$ cat src/rtl/led_pulse_stretcher_pkg.sv
// Shared LED/IO constants: FSM encodings and sizing helpers.
// Future LED blocks reuse these encodings.
package led_pulse_stretcher_pkg;

    localparam logic [1:0] LED_ST_IDLE = 2'd0;
    localparam logic [1:0] LED_ST_ON   = 2'd1;
    localparam logic [1:0] LED_ST_GAP  = 2'd2;

    typedef enum logic [1:0] {
        ST_IDLE = LED_ST_IDLE,
        ST_ON   = LED_ST_ON,
        ST_GAP  = LED_ST_GAP
    } led_state_e;

    // Larger of two positive counts, used to size shared timers.
    function automatic int max_cnt(input int a, input int b);
        return (a > b) ? a : b;
    endfunction

endpackage

$ cat src/rtl/led_pulse_stretcher_rising_edge_detect.sv
// One-cycle pulse on each 0->1 transition of i_Sig.
// History register clears on reset, so a high input after release is an edge.
module rising_edge_detect (
    input  logic i_Clk,
    input  logic i_Rst_L,
    input  logic i_Sig,
    output logic o_Edge
);

    logic prev_q;

    // Remember last cycle's input level.
    always_ff @(posedge i_Clk or negedge i_Rst_L) begin
        if (!i_Rst_L) begin
            prev_q <= 1'b0;
        end else begin
            prev_q <= i_Sig;
        end
    end

    assign o_Edge = i_Sig & ~prev_q;

endmodule

$ cat src/rtl/led_pulse_stretcher.sv
// Stretches each rising edge of i_Event into a visible LED blink.
// Events arriving mid-blink queue in a saturating pending counter.
module led_pulse_stretcher
    import led_pulse_stretcher_pkg::*;
#(
    parameter int c_ON_CYCLES  = 250000,
    parameter int c_GAP_CYCLES = 250000,
    parameter int c_PEND_WIDTH = 4
) (
    input  logic                    i_Clk,
    input  logic                    i_Rst_L,
    input  logic                    i_Event,
    output logic                    o_LED,
    output logic                    o_Busy,
    output logic [c_PEND_WIDTH-1:0] o_Pending,
    output logic                    o_Overflow
);

    localparam int TW = $clog2(max_cnt(c_ON_CYCLES, c_GAP_CYCLES) + 1);
    localparam logic [TW-1:0] ON_LOAD  = TW'(c_ON_CYCLES - 1);
    localparam logic [TW-1:0] GAP_LOAD = TW'(c_GAP_CYCLES - 1);

    logic                    edge_w;
    led_state_e              state_q, state_d;
    logic [TW-1:0]           timer_q, timer_d;
    logic [c_PEND_WIDTH-1:0] pend_q, pend_d;
    logic                    led_q, led_d;
    logic                    busy_q, busy_d;
    logic                    ovf_q, ovf_d;
    logic                    start;
    logic                    take_edge;
    logic                    take_pend;

    rising_edge_detect u_edge (
        .i_Clk   (i_Clk),
        .i_Rst_L (i_Rst_L),
        .i_Sig   (i_Event),
        .o_Edge  (edge_w)
    );

    // Next-state: blink sequencing, then queue bookkeeping.
    always_comb begin
        state_d   = state_q;
        timer_d   = timer_q;
        pend_d    = pend_q;
        led_d     = led_q;
        busy_d    = busy_q;
        ovf_d     = 1'b0;
        start     = 1'b0;
        take_edge = 1'b0;
        take_pend = 1'b0;

        unique case (state_q)
            ST_IDLE: begin
                if (edge_w || (pend_q != '0)) begin
                    start = 1'b1;
                end
            end
            ST_ON: begin
                if (timer_q == '0) begin
                    state_d = ST_GAP;
                    timer_d = GAP_LOAD;
                    led_d   = 1'b0;
                end else begin
                    timer_d = timer_q - 1'b1;
                end
            end
            ST_GAP: begin
                if (timer_q == '0) begin
                    if (edge_w || (pend_q != '0)) begin
                        start = 1'b1;
                    end else begin
                        state_d = ST_IDLE;
                        busy_d  = 1'b0;
                    end
                end else begin
                    timer_d = timer_q - 1'b1;
                end
            end
            default: begin
                state_d = ST_IDLE;
                timer_d = '0;
                led_d   = 1'b0;
                busy_d  = 1'b0;
            end
        endcase

        // A fresh edge is shown before anything already queued.
        if (start) begin
            state_d = ST_ON;
            timer_d = ON_LOAD;
            led_d   = 1'b1;
            busy_d  = 1'b1;
            if (edge_w) begin
                take_edge = 1'b1;
            end else begin
                take_pend = 1'b1;
            end
        end

        if (edge_w && !take_edge) begin
            if (&pend_q) begin
                ovf_d = 1'b1;
            end else begin
                pend_d = pend_q + 1'b1;
            end
        end else if (take_pend) begin
            pend_d = pend_q - 1'b1;
        end
    end

    // State and registered outputs; reset drops any blink and queue.
    always_ff @(posedge i_Clk or negedge i_Rst_L) begin
        if (!i_Rst_L) begin
            state_q <= ST_IDLE;
            timer_q <= '0;
            pend_q  <= '0;
            led_q   <= 1'b0;
            busy_q  <= 1'b0;
            ovf_q   <= 1'b0;
        end else begin
            state_q <= state_d;
            timer_q <= timer_d;
            pend_q  <= pend_d;
            led_q   <= led_d;
            busy_q  <= busy_d;
            ovf_q   <= ovf_d;
        end
    end

    assign o_LED      = led_q;
    assign o_Busy     = busy_q;
    assign o_Pending  = pend_q;
    assign o_Overflow = ovf_q;

endmodule
$ cat config.mk
export PLATFORM = sky130hd
export DESIGN_NAME = led_pulse_stretcher
export DESIGN_NICKNAME = d
export VERILOG_FILES = /design/src/rtl/led_pulse_stretcher_pkg.sv /design/src/rtl/led_pulse_stretcher_rising_edge_detect.sv /design/src/rtl/led_pulse_stretcher.sv
export SDC_FILE = /design/constraint.sdc
export NUM_CORES = 1
export LEC_CHECK = 0
export CAP_MARGIN = 20
export CELL_PAD_IN_SITES_DETAIL_PLACEMENT = 1
export CELL_PAD_IN_SITES_GLOBAL_PLACEMENT = 1
export CORE_UTILIZATION = 35
export CTS_CLUSTER_SIZE = 12
export DETAILED_ROUTE_END_ITERATION = 10
export DONT_BUFFER_PORTS = 1
export PLACE_DENSITY_LB_ADDON = 0.1
export REMOVE_ABC_BUFFERS = 1
export SKIP_LAST_GASP = 1
export SLEW_MARGIN = 20
export SYNTH_ARGS = -nofsm -noshare
export SYNTH_HDL_FRONTEND = slang
export SYNTH_SLANG_ARGS = --single-unit
$ cat constraint.sdc
create_clock -name i_Clk -period 2.2 [get_ports i_Clk]
set_input_delay 0.44 -clock i_Clk [delete_from_list [all_inputs] [get_ports i_Clk]]
set_output_delay 0.44 -clock i_Clk [all_outputs]
set_load 0.02 [all_outputs]
# Word-level counts from Yosys, hierarchy flattened
# Cells that the tools add are included.
# totals
n_memories	0
latchBits	0
register_bits	28
out_inout_bits	7
in_bits	3
mem_bits_ro	0
ramBits	0
elab_cells	65
# op_classes
mux	28
order_cmp	0
n_reduce_logical	15
add_sub_neg	3
n_bitwise	2
div_mod_pow	0
eq_ne	10
shift	0
multipliers	0
# ops
cell	count
18-bit two-way mux	3
18-bit case mux with 3 select lines	1
18-bit zero test	1
18-bit by 1-bit subtractor with 18-bit output (second input constant)	1
1-bit two-way mux	13
4-bit two-way mux	3
3-bit != test (second input constant)	4
2-bit two-way mux	4
4-bit AND reduction	2
1-bit case mux with 2 select lines	3
2-bit case mux with 3 select lines	1
2-bit AND reduction	3
4-bit by 1-bit adder with 4-bit output (second input constant)	1
2-bit by 1-bit != test with 1-bit output (second input constant)	2
2-bit != test (second input constant)	2
4-bit nonzero test	1
2-bit OR reduction	2
4-bit by 1-bit subtractor with 4-bit output (second input constant)	1
3-bit AND reduction	1
2-bit by 1-bit equality test with 1-bit output (second input constant)	1
2-bit equality test (second input constant)	1
2-bit zero test	1
2-bit nonzero test	1
1-bit bitwise AND	1
4 further kinds	4

# Longest topological paths before layout
# Gate-level depths: netlist of run 1.
# logic_depth
word_depth	11
ltp_mapped	13
mapped_depth_nobuf	11

# Modules after synthesis
# A second synthesis of run 1 with hierarchy kept.
# unflattened
hier_cells	207
area_unflattened_um2	1818.0
# by_module_without_submodules
module	seq_area_each_um2	area_each_um2	cells_each	instances
led_pulse_stretcher	675.6	1779.2	205	1
rising_edge_detect	25.0	38.8	2	1

# Worst setup path before layout of run 1
# No wires, ideal clock.
# synth_timing
path_type	register -> register
start	reg timer_q[4]
end	reg pend_q[3] (netlist: o_Pending[3])
slack_ns	-0.245
setup_ns	0.084
path_stages_with_launch	13
t_required_ns	2.116
path_buffers	2
synth_period_minus_slack_ns	2.445
t_arrival_ns	2.361
cell_sequence	dfrtp_1 nor4_4 and3b_1 buf_4 a31oi_1 buf_2 nand2_1 ha_1 a21oi_1 nand2_1 nand3_1 o21ai_0 o22ai_1
# synth_via
elab_chain_len	8
word_cells_on_any_way	11
cone_classes	1 x eq/ne; 5 x mux; 5 x reduce/logical
# synth_rtl
element	line	source
start: declaration	led_pulse_stretcher.sv:25	logic [TW-1:0] timer_q, timer_d;
start signal: assignment	led_pulse_stretcher.sv:123	timer_q <= timer_d;
18-bit zero test (*)	led_pulse_stretcher.sv:69	if (timer_q == '0) begin
1-bit two-way mux (*)	led_pulse_stretcher.sv:69	
1-bit case mux with 2 select lines (*)	led_pulse_stretcher.sv:53	unique case (state_q)
1-bit two-way mux	led_pulse_stretcher.sv:89	if (start) begin
1-bit zero test	led_pulse_stretcher.sv:101	if (edge_w && !take_edge) begin
1-bit logical AND	led_pulse_stretcher.sv:101	
2-bit != test (no line) or 2-bit nonzero test (tied branches)	n/a	
2-bit AND reduction (no line)	n/a	
end signal: assignment	led_pulse_stretcher.sv:124	pend_q <= pend_d;
end: declaration	led_pulse_stretcher.sv:26	logic [c_PEND_WIDTH-1:0] pend_q, pend_d;
# Every way passes the cells marked *; elsewhere a longest branch is shown, timed or not.
# A chain may end at the register's enable or synchronous reset.

# Final worst setup path of run 1
# layout_timing
start	reg timer_q[0]
end	reg timer_q[15]
# layout_via
elab_chain_len	5
word_cells_on_any_way	11
cone_classes	1 x add/sub; 2 x eq/ne; 6 x mux; 2 x reduce/logical
# layout_rtl
element
parallel branches: the longest is 5 deep, another holds 18-bit by 1-bit subtractor with 18-bit output
# Parallel ways; which one is timed is not known. The select of a mux whose other input is x is not followed.

==> flow_summary_export.csv, run 1 <==
group,metric,value,unit
grt,met2_usage,37.4,%
floorplan,row_count,25,
sta,fmax,466,MHz
synth,syn-instance-count,203,
cells_and_area,fin_cells,297,
power_and_ir_drop,leakagePower,0.968,nW
clock_tree,clk_path_buf_depth,2,
grt,use_met1,27.2,%
grt,grt_max_degree,29,
floorplan,fp.dieW,73.7,um
detailed_routing,via_per_inst,5.63,
synth,synth_enable_flop_cells,0,
flow_run,maxCapViolCount,0,
floorplan,initial_core_util,37.1,%
detailed_routing,vias,1671,
cells_and_area,post_route_cells_drive_above_1_share,22.2,%
sta,fin_crit_sh,97.6,%
clock_tree,cts_tree,"yes",
synth,syn_area,1800,um2
power_and_ir_drop,power.total,3.50,mW
floorplan,core,4850,um2
synth,yosys.area.top_type_share,38.9,%
grt,grt_use_total,21.7,%
hold_path,hp-class,"primary input to flop",
grt,grt_pass1_vias,1766,
cells_and_area,n_antenna_cell,0,
detailed_routing,drt_wl_total,5330,um
critical_path,worstSetupStartpointType,"flop",
synth,yosys_register_bits,28,
detailed_routing,dr.pass1.iters,4,
floorplan,dieArea,5430,um2
critical_path,worstPathRequired,2.38,ns
sta,rsz0062_at_grt,"yes",
clock_tree,clock_latency,0.28,ns
power_and_ir_drop,vdd_drop_max,0.600,mV
cells_and_area,layout.nets,243,
floorplan,ioPinCount,10,
place,dp.cells,292,
detailed_routing,wl_per_cell,17.9,um
place,numPortBuffers,0,
synth,yosysTopAreaCell,"dfrtp_1",
clock_tree,htreeDepth,1,
cells_and_area,areaGrowthSynthToFinish,22.9,%
critical_path,crit_type,"flop to flop",
place,dpl.hpwl,4010,um
critical_path,arrival,2.33,ns
grt,grt_use_met3,2.88,%
synth,syn_area_per_cell,8.86,um2
critical_path,end_kind,"flop",
cells_and_area,fin_util,45.6,%
run_status,status,"complete, no violations",
sta,slew_viol_final,0,
synth,synthArstFlopShare,100,%
synth,synth.most_common_cell,"dfrtp_1",
synth,yosys_warnings,0,
synth,synth-main-ff-cell,"dfrtp_1",
sta,worst_slew_pin_slew,0.472,ns
grt,grt_pass1_wl,8860,um
detailed_routing,drtAntennaViolNets,0,
sta,max_slew_margin,68.5,%
sta,hold_viol_final,0,
grt,grt-ovfl-total,0,
synth,netlist_top_cells_area,"dfrtp_1, ha_1, a21oi_1",
detailed_routing,drt_iter0_drc,67,
synth,synthDistinctLibCells,48,
synth,ys_seq_area_share,38.9,%
sta,fin_hold_ws,0.176,ns
clock_tree,clkSinkCount,28,
place,gp_congestion,0.823,
grt,antenna_found_initial,0,
clock_tree,cts-buffers-inserted,3,
sta,finalSetupViolCount,0,
power_and_ir_drop,powerDensity,1580,nW/um2
synth,synth.top_cells.by_count,"dfrtp_1, nor2_1, nand2_1",
clock_tree,clk_pin_slew,0.10,ns
clock_tree,clockRootBuffer,"clkbuf_8",
floorplan,die_h,73.7,um
sta,fin_skew,0.00396,ns
sta,period_minus_slack,2.15,ns
grt,busiest_layer,"met2",
critical_path,worst-path-max-fanout,9,
detailed_routing,drc,0,
-- power by group --
part / total (mW) / internal, mW / leakage, nW / switching (mW)
Combinational: 2.28 / 1.04 / 0.598 / 1.25
Sequential: 0.922 / 0.728 / 0.349 / 0.194
Clock: 0.296 / 0.124 / 0.0216 / 0.173
Total: 3.50 / 1.89 / 0.968 / 1.61
-- layout make-up --
class	count	area (um2)
Multi-Input combinational cell	157	1070
Inverter	9	33.8
Sequential cell	28	701
Clock buffer	3	41.3
Timing Repair Buffer	33	279
Fill cell	572	2640
Tap cell	67	83.8
-- critical path, stage by stage, from the launching register on --
cell	delay, ns
dfrtp_1	0.38
inv_2	0.06
ha_1	0.18
and3b_2	0.22
buf_4	0.17
a31o_4	0.26
buf_6	0.14
or4b_1	0.48
o221a_2	0.14
-- cell usage in the layout, fill, tap and decap left out, drive strengths merged, types with 5 or more instances in the layout --
master / Yosys / layout
nand3: 5 / 5
dfrtp: 28 / 28
nor2: 22 / 22
a31oi: 9 / 9
nor3: 9 / 9
nand2: 19 / 19
o21ai: 10 / 10
nand4: 5 / 5
a21oi: 17 / 17
ha: 7 / 7
inv: 9 / 9
buf: 5 / 32
-- metrics by stage --
stage	TNS [ns]	cell area [um2]	setup WS, ns
6_report	0	2210	0.0534
5_1_grt	-0.0661	2210	-0.0447
4_1_cts	0	2170	0.0218
3_5_place_dp	-0.0527	2080	-0.0527
3_3_place_gp	0	2080	0.0632
2_1_floorplan	-1.12	1750	-0.452
-- metal layers --
layer  wire length, um  vias to the layer above
li1                  -                      803
met1              2470                      833
met2              2630                       26
met3               123                        9
met4               100                        0
met5                 0                        -
-- what timing repair did --
item | 4_1_cts | 5_1_grt
buffers inserted | 0 | 0
pin swaps | 1 | 2
endpoints found under the setup margin | 1 | 4
hold endpoints to repair | 28 | 0
resized for setup | 2 | 12
hold buffers | 2 | 0
-- path summary, 6_finish.rpt --
check                      cells after the start  slack, ns         from       endpoint
min                                            0       0.18      i_Event  u_edge.prev_q
min in group asynchronous                      2       0.59      i_Rst_L    timer_q[15]
min reg2reg                                    1       0.57  timer_q[16]    timer_q[16]
max reg2reg                                    8       0.05   timer_q[0]    timer_q[15]
max                                            8       0.05   timer_q[0]    timer_q[15]
max in group asynchronous                      2       1.45      i_Rst_L  u_edge.prev_q
-- sequential cells by signal, indices dropped and copies added (netlist names) --
signal	flops
u_edge.prev_q	1
o_Pending	4
state_q	2
timer_q	18
o_Overflow	1
o_LED	1
o_Busy	1
-- kinds of logic after synthesis --
kind of cell             share of synthesized area [%]
adder cells (fa/ha/maj)                           5.98
AO/OA/AOI/OAI                                     22.7
AND/OR/NAND/NOR                                   23.4
buffers and inverters                             4.59
multiplexers                                      2.99
XOR/XNOR                                          1.46
flip-flops                                        38.9
(Power assumes the default switching activity.)
==> inputs of run 2 (changes only) <==
--- a/config.mk
+++ b/config.mk
@@ -13,7 +13,6 @@
 export DETAILED_ROUTE_END_ITERATION = 10
 export DONT_BUFFER_PORTS = 1
 export PLACE_DENSITY_LB_ADDON = 0.1
-export REMOVE_ABC_BUFFERS = 1
 export SKIP_LAST_GASP = 1
 export SLEW_MARGIN = 20
 export SYNTH_ARGS = -nofsm -noshare
==> run 2 against run 1 <==
Compared with the run above:
- sequential power increased by 0.7%
- first-iteration DRC count increased by 31%
- global-route usage decreased by 0.40 points
- critical endpoint unchanged
==> flow_summary_export.csv, run 2 (synthesized netlist as in run 1, its figures left out) <==
group,metric,value,unit
run_status,status,"complete, no violations",
sta,max_slew_margin,72.2,%
critical_path,slowest_stage,"or4b_1",
grt,grt_use_met3,2.33,%
sta,hold_viol_final,0,
power_and_ir_drop,power.total,3.55,mW
critical_path,worstSetupStartpointType,"flop",
grt,grt-ovfl-total,0,
sta,fmax,468,MHz
detailed_routing,vias,1727,
power_and_ir_drop,p_seq_share,26.2,%
power_and_ir_drop,p_comb_share,64.4,%
hold_path,hp-class,"primary input to flop",
cells_and_area,most-common-layout-cells,"buf_4, dfrtp_1, nor2_1, nand2_1, a21oi_1",
hold_path,whs_path_depth,0,
cells_and_area,areaGrowthSynthToFinish,25.2,%
detailed_routing,drc,0,
sta,finalSetupViolCount,0,
place,dpl.hpwl,4090,um
cells_and_area,nFillCells,568,
sta,slew_viol_final,0,
detailed_routing,via_per_inst,5.72,
floorplan,ioPinCount,10,
place,dp.cells,292,
synth,synth_fp_nets,214,
detailed_routing,drt_wl_total,5420,um
power_and_ir_drop,powerDensity,1570,nW/um2
clock_tree,clkSinkCount,28,
detailed_routing,drt_iter0_drc,88,
power_and_ir_drop,switching_share,46.0,%
critical_path,worst-path-max-fanout,9,
place,place_ws,-0.00353,ns
critical_path,crit_type,"flop to flop",
floorplan,row_count,25,
detailed_routing,drtAntennaViolNets,0,
floorplan,die_h,73.7,um
power_and_ir_drop,p_int,1.92,mW
grt,antenna_found_initial,0,
critical_path,crit_top_cell,"buf_4",
clock_tree,cts_tree,"yes",
critical_path,cpPeakStageDelay,0.48,ns
grt,grt_max_degree,29,
cells_and_area,fin_util,46.5,%
power_and_ir_drop,vdd_drop_max,0.754,mV
cells_and_area,final_common_cell,"buf_4",
cells_and_area,n_antenna_cell,0,
clock_tree,clock_latency,0.28,ns
sta,rsz0062_at_grt,"yes",
cells_and_area,fin_cells,302,
clock_tree,clk_path_buf_depth,2,
detailed_routing,dr.pass1.iters,4,
critical_path,end_kind,"flop",
sta,fin_crit_sh,97.2,%
place,gp_congestion,0.849,
critical_path,worst-path-buf-inv,3,
cells_and_area,largest_reg_flops,18,
grt,use_met1,27.0,%
flow_run,maxCapViolCount,0,
power_and_ir_drop,leakagePower,0.996,nW
power_and_ir_drop,p_sw,1.63,mW
critical_path,worstSetupPathDepth,8,
critical_path,reg2reg_depth,8,
cells_and_area,post_route_cells_drive_above_1_share,24.3,%
floorplan,initial_core_util,37.1,%
critical_path,worstPathRequired,2.37,ns
grt,grt_use_total,21.3,%
critical_path,arrival,2.31,ns
sta,worst_slew_pin_slew,0.416,ns
sta,setup_ws,0.0613,ns
sta,period_minus_slack,2.14,ns
clock_tree,clockRootBuffer,"clkbuf_8",
power_and_ir_drop,p_clk_share,9.4,%
clock_tree,clk_pin_slew,0.10,ns
clock_tree,htreeDepth,1,
floorplan,fp.dieW,73.7,um
sta,setup_tns,0,ns
critical_path,cp_top_family,"simple AND/OR/NAND/NOR gates",
floorplan,dieArea,5430,um2
grt,grt_pass1_wl,8750,um
sta,fin_skew,0.00338,ns
clock_tree,cts-buffers-inserted,3,
grt,grt_pass1_vias,1822,
cells_and_area,top_register,"timer_q",
floorplan,core,4850,um2
grt,busiest_layer,"met2",
detailed_routing,wl_per_cell,17.9,um
place,numPortBuffers,0,
grt,met2_usage,38.6,%
critical_path,path_cells,"inv_1, ha_1, and3b_2, buf_4, a31o_4, buf_4, or4b_1, o221a_2",
cells_and_area,layout.nets,247,
-- run 2: worst paths after layout --
kind | start | end | slack (ns)
min in group asynchronous | i_Rst_L | timer_q[15] | 0.60
setup / recovery | timer_q[0] | timer_q[15] | 0.06
max in group asynchronous | i_Rst_L | timer_q[4] | 1.43
setup reg to reg | timer_q[0] | timer_q[15] | 0.06
hold reg to reg | timer_q[17] | timer_q[17] | 0.56
hold / removal | i_Event | u_edge.prev_q | 0.18
-- run 2: metrics by stage --
step           instance area (um2)  hold slack, ns
6_report                      2250           0.178
3_5_place_dp                  2110           0.146
2_1_floorplan                 1850           0.144
5_1_grt                       2250           0.164
4_1_cts                       2190           0.172
3_3_place_gp                  2110           0.145
-- run 2: repair_timing --
action / CTS / global route
resized for setup: 1 / 8
endpoints found under the hold margin: 28 / 0
gates cloned: 0 / 0
hold buffers: 2 / 0
setup endpoints to repair: 1 / 3
pin swaps: 0 / 3
buffers inserted: 0 / 4
-- run 2: layer usage --
metal | up-vias | wire (um)
met1 | 892 | 2480
li1 | 816 | -
met2 | 17 | 2810
met3 | 2 | 98
met4 | 0 | 25
met5 | - | 0
-- run 2: final cells by class --
class	count	area [um2]	area share [%]
Clock buffer	4	55.1	2.44
Inverter	9	33.8	1.50
Multi-Input combinational cell	157	1090	48.2
Sequential cell	28	702	31.1
Tap cell	67	83.8	3.72
Timing Repair Buffer	37	293	13.0
-- run 2: power groups by stage --
stage	Sequential, mW	Clock [mW]	Combinational, mW
6_report	0.928	0.335	2.28
2_1_floorplan	1.02	0	1.33
5_1_grt	0.953	0.360	2.51
4_1_cts	0.918	0.345	2.21
3_5_place_dp	0.927	0	2.18
3_3_place_gp	0.919	0	2.08
==> inputs of run 3 (changes only) <==
--- a/config.mk
+++ b/config.mk
@@ -12,7 +12,7 @@
 export CTS_CLUSTER_SIZE = 12
 export DETAILED_ROUTE_END_ITERATION = 10
 export DONT_BUFFER_PORTS = 1
-export PLACE_DENSITY_LB_ADDON = 0.1
+export PLACE_DENSITY = 0.66
 export SKIP_LAST_GASP = 1
 export SLEW_MARGIN = 20
 export SYNTH_ARGS = -nofsm -noshare
==> run 3 against run 2 <==
Compared with the run above:
- clock skew rose by 0.0061 ns
- critical path depth is 3 higher
- combinational power increased by 3%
------------------------------------------------------------------------
**EXERCISE DESCRIPTION**
Each line above that contains the word "nonzero" should be returned.

**OUTPUT OF THE EXERCISE**
4-bit nonzero test	1
2-bit nonzero test	1
2-bit != test (no line) or 2-bit nonzero test (tied branches)	n/a	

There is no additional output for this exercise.